*DATA SUPPLIED*.
• • • •

`src/design/isr_pkg.sv`:
```
// Constants and types shared by the instrument status reporting block
// How it works
// RULE1 - Op-done command sets bit 0 when idle
// RULE2 - Event bit 1 always reads zero
// RULE3 - Errors -499..-400 set bit 2
// RULE4 - Errors -399..-300 or 1..32767 set bit 3
// RULE5 - Errors -299..-200 set bit 4
// RULE6 - Errors -199..-100 set bit 5
// RULE7 - Local key sets bit 6, even locked out
// RULE8 - Power cycle sets bit 7
// RULE9 - Query returns event bits as binary sum
// RULE10 - Summary bit 5 from enabled standard events
// RULE11 - Live bits 0,1,3: calibrate, settle, sweep
// RULE12 - Live bits 4,5: error test, trigger wait
// RULE13 - Live bits 9,11: zero cal, pre-sweep calc
// RULE14 - Live bit 10 follows baseband summary
// RULE15 - Live bits 2,6-8,12-15 read zero
// RULE16 - Live register read-only, tracks inputs
// RULE17 - Filtered edges set operation event bits
// RULE18 - Operation events latch, clear on read
// RULE19 - Summary bit 7 from enabled operation events
// RULE20 - Host writes masks as one value
// RULE21 - Standard events hold until read or clear
// RULE22 - Summary is OR of event AND enable
// RULE23 - Mask queries return last written value
// RULE24 - New event wins over clearing read
package isr_pkg;
   // Register selectors for the command port
   localparam logic [2:0] SEL_STD_FLAGS = 3'h0;
   localparam logic [2:0] SEL_STD_MASK = 3'h1;
   localparam logic [2:0] SEL_OP_LIVE = 3'h2;
   localparam logic [2:0] SEL_OP_FALL = 3'h3;
   localparam logic [2:0] SEL_OP_RISE = 3'h4;
   localparam logic [2:0] SEL_OP_EVENTS = 3'h5;
   localparam logic [2:0] SEL_OP_MASK = 3'h6;
   // Standard event bit positions
   localparam int BIT_OP_DONE = 0;
   localparam int BIT_REQ_CTRL = 1;
   localparam int BIT_QUERY_ERR = 2;
   localparam int BIT_DEVICE_ERR = 3;
   localparam int BIT_EXEC_ERR = 4;
   localparam int BIT_CMD_ERR = 5;
   localparam int BIT_LOCAL_KEY = 6;
   localparam int BIT_POWER_ON = 7;
   // Operation live-state bit positions
   localparam int OP_IQ_CAL = 0;
   localparam int OP_SETTLING = 1;
   localparam int OP_SWEEPING = 3;
   localparam int OP_MEASURING = 4;
   localparam int OP_WAIT_TRIG = 5;
   localparam int OP_ZERO_CAL = 9;
   localparam int OP_BASEBAND = 10;
   localparam int OP_SWEEP_CALC = 11;
   // Reset values
   localparam logic [7:0] STD_FLAGS_RST = 8'h80;
   localparam logic [7:0] STD_MASK_RST = 8'h00;
   localparam logic [15:0] OP_MASK_RST = 16'h0000;
   localparam logic [15:0] OP_RISE_RST = 16'h7fff;
   localparam logic [15:0] OP_FALL_RST = 16'h0000;
   // Error code range limits
   localparam logic signed [15:0] ERR_QUERY_LO = 16'shfe0d; // Minus 499
   localparam logic signed [15:0] ERR_QUERY_HI = 16'shfe70; // Minus 400
   localparam logic signed [15:0] ERR_DEV_LO = 16'shfe71; // Minus 399
   localparam logic signed [15:0] ERR_DEV_HI = 16'shfed4; // Minus 300
   localparam logic signed [15:0] ERR_EXEC_LO = 16'shfed5; // Minus 299
   localparam logic signed [15:0] ERR_EXEC_HI = 16'shff38; // Minus 200
   localparam logic signed [15:0] ERR_CMD_LO = 16'shff39; // Minus 199
   localparam logic signed [15:0] ERR_CMD_HI = 16'shff9c; // Minus 100
   localparam logic signed [15:0] ERR_POS_LO = 16'sh0001; // Lowest positive code
   // Op-done tracking states
   typedef enum logic [0:0] {OPC_IDLE, OPC_ARMED} isr_opc_type;
endpackage : isr_pkg

```
`src/design/isr_error_class.sv`:
```
// Error code classifier mapping a logged code onto standard event bits
`timescale 1ns/100ps
module isr_error_class
   import isr_pkg::*;
(
   input wire logic signed [15:0] errCode,
   input wire logic errValid,
   output logic [7:0] errBits
);
   // In-range test used for each negative band
   function automatic logic inBand(input logic signed [15:0] c,
                                   input logic signed [15:0] lo,
                                   input logic signed [15:0] hi);
      inBand = (c >= lo) && (c <= hi);
   endfunction : inBand

   // Classify a logged code into one event bit
   always_comb
   begin
      errBits = 8'h00;
      if (errValid)
      begin
         errBits[BIT_QUERY_ERR] = inBand(errCode, ERR_QUERY_LO, ERR_QUERY_HI); // see RULE3
         errBits[BIT_DEVICE_ERR] = inBand(errCode, ERR_DEV_LO, ERR_DEV_HI)
            || (errCode >= ERR_POS_LO); // see RULE4
         errBits[BIT_EXEC_ERR] = inBand(errCode, ERR_EXEC_LO, ERR_EXEC_HI); // see RULE5
         errBits[BIT_CMD_ERR] = inBand(errCode, ERR_CMD_LO, ERR_CMD_HI); // see RULE6
      end
   end
endmodule : isr_error_class

```
`src/design/isr_status_regs.sv`:
```
// Standard event and operation status register groups with summary bits
`timescale 1ns/100ps
module isr_status_regs
   import isr_pkg::*;
(
   input wire logic clk_sys,
   input wire logic srst,
   // Host command port
   input wire logic cmdWrite,
   input wire logic cmdRead,
   input wire logic [2:0] cmdSel,
   input wire logic [15:0] cmdWdata,
   input wire logic clearStatusCmd,
   input wire logic opDoneCmd,
   output logic [15:0] readData,
   output logic readValid,
   // Device events
   input wire logic opsPending,
   input wire logic errLogged,
   input wire logic signed [15:0] errCode,
   input wire logic localKeyPin,
   input wire logic powerCycled,
   // Live status inputs
   input wire logic iqCalBusy,
   input wire logic settlingBusy,
   input wire logic sweepBusy,
   input wire logic bitErrTestBusy,
   input wire logic waitTrigger,
   input wire logic dcModulationZeroCal,
   input wire logic basebandSummary,
   input wire logic sweepCalcBusy,
   // Summary outputs to the status byte
   output logic stdSummary,
   output logic opSummary
);
   import isr_pkg::*;

   // All state of the block
   typedef struct packed {
      logic [1:0] keySync;       // Two-stage synchroniser of the local key pin
      logic keyPrev;             // Previous synchronised key level
      logic [7:0] stdFlags;      // Latched standard events
      logic [7:0] stdMask;       // Standard event enable mask
      logic [15:0] opLive;       // Registered live condition
      logic [15:0] opFall;       // Falling-edge filter
      logic [15:0] opRise;       // Rising-edge filter
      logic [15:0] opEvents;     // Latched operation events
      logic [15:0] opMask;       // Operation enable mask
      isr_opc_type opcState;     // Op-done tracking
      logic [15:0] rdData;       // Read answer
      logic rdValid;             // Read answer strobe
      logic stdSum;              // Summary bit 5
      logic opSum;               // Summary bit 7
   } isr_state_type;

   isr_state_type state_reg;
   isr_state_type state_next;
   logic [7:0] errBits;          // Error class bits for this cycle
   logic [15:0] liveNow;         // Live condition assembled from inputs
   logic [7:0] stdSet;           // Standard events arriving this cycle
   logic [15:0] opSet;           // Operation events arriving this cycle
   logic [7:0] stdAfter;         // Standard flags after set and clear
   logic [15:0] opAfter;         // Operation events after set and clear
   logic keyPress;               // Synchronised rising edge of the key

   // Error code classifier
   isr_error_class u_err
   (
      .errCode(errCode),
      .errValid(errLogged),
      .errBits(errBits)
   );

   // Any enabled event drives a summary bit
   function automatic logic summaryOf(input logic [15:0] ev, input logic [15:0] en);
      summaryOf = |(ev & en); // see RULE22
   endfunction : summaryOf

   // Assemble live condition; unused bits stay zero
   always_comb
   begin
      liveNow = 16'h0000; // see RULE15
      liveNow[OP_IQ_CAL] = iqCalBusy; // see RULE11
      liveNow[OP_SETTLING] = settlingBusy; // see RULE11
      liveNow[OP_SWEEPING] = sweepBusy; // see RULE11
      liveNow[OP_MEASURING] = bitErrTestBusy; // see RULE12
      liveNow[OP_WAIT_TRIG] = waitTrigger; // see RULE12
      liveNow[OP_ZERO_CAL] = dcModulationZeroCal; // see RULE13
      liveNow[OP_BASEBAND] = basebandSummary; // see RULE14
      liveNow[OP_SWEEP_CALC] = sweepCalcBusy; // see RULE13
   end

   // Next-state logic
   always_comb
   begin
      state_next = state_reg;
      keyPress = state_reg.keySync[1] && !state_reg.keyPrev;
      state_next.keySync = {state_reg.keySync[0], localKeyPin};
      state_next.keyPrev = state_reg.keySync[1];
      // Standard events arriving now
      stdSet = errBits;
      stdSet[BIT_LOCAL_KEY] = keyPress; // see RULE7
      stdSet[BIT_POWER_ON] = powerCycled; // see RULE8
      stdSet[BIT_OP_DONE] = 1'b0;
      // Op-done waits for pending operations to drain
      case (state_reg.opcState)
         OPC_IDLE:
         begin
            if (opDoneCmd)
            begin
               if (!opsPending)
               begin
                  stdSet[BIT_OP_DONE] = 1'b1; // see RULE1
               end
               else
               begin
                  state_next.opcState = OPC_ARMED;
               end
            end
         end
         OPC_ARMED:
         begin
            if (!opsPending)
            begin
               stdSet[BIT_OP_DONE] = 1'b1; // see RULE1
               state_next.opcState = OPC_IDLE;
            end
         end
         default:
         begin
            state_next.opcState = OPC_IDLE;
         end
      endcase
      if (clearStatusCmd)
      begin
         state_next.opcState = OPC_IDLE;
      end
      // Filtered transitions of live condition
      opSet = (liveNow & ~state_reg.opLive & state_reg.opRise)
            | (~liveNow & state_reg.opLive & state_reg.opFall); // see RULE17
      state_next.opLive = liveNow; // see RULE16
      // Clear on read or clear-status, then set wins
      stdAfter = state_reg.stdFlags;
      if (clearStatusCmd || (cmdRead && cmdSel == SEL_STD_FLAGS))
      begin
         stdAfter = 8'h00; // see RULE21
      end
      stdAfter = stdAfter | stdSet; // see RULE24
      stdAfter[BIT_REQ_CTRL] = 1'b0; // see RULE2
      state_next.stdFlags = stdAfter;
      opAfter = state_reg.opEvents;
      if (clearStatusCmd || (cmdRead && cmdSel == SEL_OP_EVENTS))
      begin
         opAfter = 16'h0000; // see RULE18
      end
      opAfter = opAfter | opSet; // see RULE24
      state_next.opEvents = opAfter; // see RULE18
      // Mask writes; live and event registers ignore writes
      if (cmdWrite)
      begin
         case (cmdSel)
            SEL_STD_MASK: state_next.stdMask = cmdWdata[7:0]; // see RULE23
            SEL_OP_FALL: state_next.opFall = cmdWdata; // see RULE23
            SEL_OP_RISE: state_next.opRise = cmdWdata; // see RULE23
            SEL_OP_MASK: state_next.opMask = cmdWdata; // see RULE23
            default: state_next.opMask = state_reg.opMask;
         endcase
      end
      // Read answer, one cycle after the request
      state_next.rdValid = cmdRead;
      state_next.rdData = state_reg.rdData;
      if (cmdRead)
      begin
         case (cmdSel)
            SEL_STD_FLAGS: state_next.rdData = {8'h00, state_reg.stdFlags}; // see RULE9
            SEL_STD_MASK: state_next.rdData = {8'h00, state_reg.stdMask};
            SEL_OP_LIVE: state_next.rdData = state_reg.opLive; // see RULE16
            SEL_OP_FALL: state_next.rdData = state_reg.opFall;
            SEL_OP_RISE: state_next.rdData = state_reg.opRise;
            SEL_OP_EVENTS: state_next.rdData = state_reg.opEvents;
            SEL_OP_MASK: state_next.rdData = state_reg.opMask;
            default: state_next.rdData = 16'h0000;
         endcase
      end
      // Summaries from the latched events and masks
      state_next.stdSum = summaryOf({8'h00, stdAfter}, {8'h00, state_next.stdMask}); // see RULE10
      state_next.opSum = summaryOf(opAfter, state_next.opMask); // see RULE19
   end

   // State register
   always_ff @(posedge clk_sys)
   begin
      if (srst)
      begin
         state_reg <= '{keySync: 2'b00, keyPrev: 1'b0, stdFlags: STD_FLAGS_RST,
                        stdMask: STD_MASK_RST, opLive: 16'h0000, opFall: OP_FALL_RST,
                        opRise: OP_RISE_RST, opEvents: 16'h0000, opMask: OP_MASK_RST,
                        opcState: OPC_IDLE, rdData: 16'h0000, rdValid: 1'b0,
                        stdSum: 1'b0, opSum: 1'b0};
      end
      else
      begin
         state_reg <= state_next;
      end
   end

   assign readData = state_reg.rdData;
   assign readValid = state_reg.rdValid;
   assign stdSummary = state_reg.stdSum;
   assign opSummary = state_reg.opSum;
endmodule : isr_status_regs

```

• • • •

*ABOUT THIS TASK*. Filter the preceding entries down to the lines with "clearStatusCmd".

*SOLUTION TO THE PROBLEM*.
   input wire logic clearStatusCmd,
      if (clearStatusCmd)
      if (clearStatusCmd || (cmdRead && cmdSel == SEL_STD_FLAGS))
      if (clearStatusCmd || (cmdRead && cmdSel == SEL_OP_EVENTS))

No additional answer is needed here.